If nothing else, the paradigm of data-informed instills the idea of collaboratively looking at the facts and deciding the best course of action for moving forward as opposed to the data-driven paradigm of top-down one-size-fits-all approaches to education reform.


  1. Talking about data sometimes get clouded in the broad landscape of its use. Let's focus in more closely on one simple yet clear example. We as teachers make recommendation for our student's courses for the upcoming year. Data helps inform us when making these decisions. We consider it and factor it in. Sometimes it is consistent with our judgment and other times it shows a disjoint between things. What would be the result if we did this in a data driven way, only looking at scores on standardized tests? Obviously we also have to use our professional judgment, for better or worse, when making such a decision. That is an imperfect process but using data can help.

  2. Jumping off your Melvin Udall quote (great film), I'm reminded of a couple of Sherlock Holmes quotes when reading your post:

    "It is a capital mistake to theorize before one has data. Insensibly, one begins to twist facts to suit theories, instead of theories to suit facts."

    Like you have already said, the important thing is not to have our minds made up before looking at 'the facts,' AKA 'the data,' AKA information. Your blog brought this to mind: "to decide" is an action, an action not based on facts but on theories. In other words, we don't necessarily do things because of what we see, but rather as a response to the perceived reasons for what we see. We act in response to theories; as a result of action, we see what other facts emerge, which may help us adjust the theories on which we act in the future. (And the cycle continues.)

    "Data, data, data! I cannot make bricks without clay!"

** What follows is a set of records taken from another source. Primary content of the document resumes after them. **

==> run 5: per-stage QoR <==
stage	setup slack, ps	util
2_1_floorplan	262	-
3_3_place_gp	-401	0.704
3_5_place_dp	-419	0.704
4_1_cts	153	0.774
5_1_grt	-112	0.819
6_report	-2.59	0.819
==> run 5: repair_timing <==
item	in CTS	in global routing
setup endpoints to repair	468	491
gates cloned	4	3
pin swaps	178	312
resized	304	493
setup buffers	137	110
Design reuleaux, start of the top module:
module reuleaux(input logic clk, input logic rst_n, input logic [2:0] colour,
                input logic [7:0] centre_x, input logic [6:0] centre_y, input logic [7:0] diameter,
                input logic start, output logic done,
                output logic [7:0] vga_x, output logic [6:0] vga_y,
                output logic [2:0] vga_colour, output logic vga_plot);
For scale: ~6700 cells after synthesis, roughly 49 I/O pins.
export LEC_CHECK = 0
export ABC_AREA = 1
export CAP_MARGIN = 20
export CORE_ASPECT_RATIO = 1.28
export CORE_MARGIN = 2
export CORE_UTILIZATION = 64
export CTS_CLUSTER_DIAMETER = 102
export GPL_ROUTABILITY_DRIVEN = 1
export HOLD_SLACK_MARGIN = 0.15
export SLEW_MARGIN = 20
export TNS_END_PERCENT = 95
create_clock -name core_clock -period 40.1 [get_ports {clk}]
run.sh (not shown) runs the stock make flow with config.mk's settings and CLKGATE_MAP_FILE=.
==> next run, changes <==
--- a/flow/config.mk
+++ b/flow/config.mk
@@ -6,11 +6,9 @@
 export NUM_CORES = 4
 export LEC_CHECK = 0
-export ABC_AREA = 1
 export CAP_MARGIN = 20
 export CORE_ASPECT_RATIO = 1.28
 export CORE_MARGIN = 2
 export CORE_UTILIZATION = 64
-export CTS_CLUSTER_DIAMETER = 102
-export GPL_ROUTABILITY_DRIVEN = 1
+export GPL_ROUTABILITY_DRIVEN = 0
 export HOLD_SLACK_MARGIN = 0.15
 export SLEW_MARGIN = 20
Via count falls by roughly a tenth.
Global-route usage goes up by 0.61 points.
Non-clock buffer count rises by 83.
Synthesized area fell by a little under a tenth.
Worst setup slack loses 0.86 ns.
Routed wire length is lower by a few percent.
Design area falls by a few percent.
Worst hold slack improved by 0.10 ns.
Count of clock-buffer cells in the layout is unchanged.
Fmax falls by a few percent.
Design cpu, start of the top module:
module cpu 
	(output wire [7:0] address,
	 output wire [7:0] to_memory,
	 output wire write,
	 input wire [7:0] from_memory, 
     input wire clk, reset);
        wire IR_Load;
    wire MAR_Load;
    wire PC_Load;
    wire PC_Inc;
    wire A_Load;
    wire B_Load;
    wire CCR_Load;
    wire[2:0] ALU_Sel;
    wire[1:0] Bus1_Sel, Bus2_Sel;
    wire[7:0] IR;
    wire[3:0] CCR_Result;
	control_unit ctrl_un0 (
        .IR_Load(IR_Load),
        .MAR_Load(MAR_Load),
        .PC_Load(PC_Load),
        .PC_Inc(PC_Inc),
        .A_Load(A_Load),
        .B_Load(B_Load),
        .CCR_Load(CCR_Load),
        .ALU_Sel(ALU_Sel),
        .Bus1_Sel(Bus1_Sel),
        .Bus2_Sel(Bus2_Sel),
        .write(write),
        .IR(IR),
        .CCR_Result(CCR_Result),
        .Clk(clk),
        .Reset(reset)
	);
	data_path dt_pht0 (
		.address(address),
        .to_memory(to_memory),
        .IR_out(IR),
        .CCR_Result(CCR_Result),
        .from_memory(from_memory),
        .ALU_Sel(ALU_Sel),
        .Bus1_Sel(Bus1_Sel),
        .Bus2_Sel(Bus2_Sel),
        .IR_Load(IR_Load),
        .MAR_Load(MAR_Load),
        .PC_Load(PC_Load),
        .PC_Inc(PC_Inc),
        .A_Load(A_Load),
        .B_Load(B_Load),
        .CCR_Load(CCR_Load),
        .Clk(clk),
        .Reset(reset)
	);
endmodule
make LEC_CHECK=0 ABC_AREA=1 CAP_MARGIN=20 CELL_PAD_IN_SITES_DETAIL_PLACEMENT=0 CORE_ASPECT_RATIO=1.14 CORE_MARGIN=2 CORE_UTILIZATION=72 CTS_CLUSTER_DIAMETER=339 CTS_CLUSTER_SIZE=15 MIN_ROUTING_LAYER=met1 PLACE_DENSITY_LB_ADDON=0.08 SLEW_MARGIN=20 finish   # period 3.09 ns
run.sh (not shown) runs the stock make flow with config.mk's settings and CLKGATE_MAP_FILE=.
Then changed:
Settings changed: ABC_AREA 1 to unset, CORE_UTILIZATION 72 to 71, CTS_CLUSTER_SIZE 15 to unset, PLACE_DENSITY_LB_ADDON 0.08 to 0.05.
Clock period 3.09 ns to 4.73 ns, I/O delays scaled along.
Routed wire length rose by 7.1%.
Non-clock buffer count decreases by 24.
Critical path depth goes down by 5.
Count of clock-buffer cells in the layout came out lower by 1.
Global-route usage went down by 1.3 points.
Sequential share of layout area climbs by 0.28 points.
First-iteration DRC count came out higher by 15%.
Worst setup slack improves by 0.030 ns.
Then changed:
Settings changed: CELL_PAD_IN_SITES_DETAIL_PLACEMENT 0 to unset, CORE_ASPECT_RATIO 1.14 to unset, CORE_UTILIZATION 71 to 66, CTS_CLUSTER_DIAMETER 339 to unset, MIN_ROUTING_LAYER met1 to unset, PLACE_DENSITY_LB_ADDON 0.05 to unset.
Clock period 4.73 ns to 4.4 ns, I/O delays scaled along.
After rerunning:
- The new run finished clean
- setup slack is better by 0.082 ns
- synthesized cell count is unchanged
- area after synthesis does not change
- final cell count rose by 0.55%
- final area rose by 0.89%
- clock-buffer cell count does not change
- die size rose by 7.2%
- sequential cell count stays the same
Then changed:
Settings changed: CORE_UTILIZATION 66 to 40.
Clock period 4.4 ns to 5.51 ns, I/O delays scaled along.
=>
- The new run produced a clean layout
- via count is lower by 3.2%
- setup slack gets better by 0.63 ns
- cell area is higher by about 1.1%
- worst hold slack gets better by 0.017 ns
- clock skew is lower by 0.0069 ns
- cell count is higher by about 7.5%
- first-iteration DRC count is higher by about 7%
Then changed:
Settings changed: CORE_UTILIZATION 40 to 72, CTS_CLUSTER_DIAMETER set to 93.
Clock period 5.51 ns to 3.58 ns, I/O delays scaled along.
Result:
- The new run completed, yet does not pass: negative setup slack
- routed wire length went down by 5.0%
- die size came out lower by 43%
- worst setup slack degrades by 0.84 ns
- sequential cell count is unchanged
- first-iteration DRC count rises by 32%
- count of clock-buffer cells in the layout is unchanged
- synthesized cell count stays the same
- worst hold slack is worse by 0.15 ns
- design area goes up by 3.0%
- register-to-register slack is worse by 1.6 ns
Then changed:
Settings changed: CORE_UTILIZATION 72 to 23, CTS_CLUSTER_DIAMETER 93 to unset.
Clock period 3.58 ns to 5.51 ns, I/O delays scaled along.
Outcome: The new run ran to the end with no violations. Synthesized cell count stays the same. Die size went up to 3.0 times its value. First-iteration DRC count came out lower by 26%. Via count fell by 11%. Global-route usage drops by 31 points.

* * *

## epsilon
Starting RTL as in the previous note.
export LEC_CHECK = 0
export ABC_AREA = 1
export CAP_MARGIN = 20
export CORE_MARGIN = 2
export CORE_UTILIZATION = 62
export CTS_CLUSTER_DIAMETER = 393
export CTS_CLUSTER_SIZE = 94
export PLACE_DENSITY = 0.38
export SLEW_MARGIN = 20
create_clock -name core_clock -period 5.16 [get_ports {clk}]
Here is what was changed in the inputs of delta compared with epsilon.
- TNS_END_PERCENT: unset -> 10
- SETUP_SLACK_MARGIN: unset -> 1.37
- CORE_UTILIZATION: 62 -> 68
Findings:
- Cmp delta vs epsilon: overall chip area lower in delta
- Per the comparison of delta with epsilon, floorplan die width shows a reduction of about 4.3%; cell area after placement shows a reduction of 26 sq um; cell count shows a reduction of 19.
- Compared with epsilon, delta shows part of the cycle the worst path needs lower by 4.4 points.
- delta vs. epsilon: routed length on met2 fell 370 um.

* * *

Starting RTL as in the previous note.
// cpu
module cpu 
	(output wire [7:0] address,
	 output wire [7:0] to_memory,
	 output wire write,
	 input wire [7:0] from_memory, 
     input wire clk, reset);
clock: 8.14 ns
lec_check: 0
cap_margin: 20
cell_pad_in_sites_detail_placement: 0
core_aspect_ratio: 0.5
core_margin: 2
core_utilization: 45
cts_cluster_diameter: 339
cts_cluster_size: 93
min_routing_layer: met1
slew_margin: 20
tns_end_percent: 15
The baseline produced a clean layout.
Change:
CORE_UTILIZATION = 68   (was 45)
GPL_TIMING_DRIVEN = 0   (was not set)
PLACE_DENSITY = 0.86   (was not set)
The changed run finished clean.
Via count rose by about 8%.
Wire length fell by 0.76%.
Design area rose by about 2.4%.
Critical path depth rose by 3.
Die area fell by 33%.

    The decision to act may be the most important thing that each of us does on a daily basis- the "data" that we use to arrive at these decisions (and how we use that data to inform) must be a topic of continuous conversation.

    Thanks for the post sharing your thought process- I've only recently run across your blog, but I really enjoy it.

  3. Thanks for the comment. Oddly enough, I've only recently re-discovered the joy of Sherlock... I downloaded the complete works for free on Kindle.

    I enjoyed the drawings on your blog-- I've heard some people say that if you can't communicate it in writing on a napkin it's not concise enough to communicate. These diagrams speak volumes.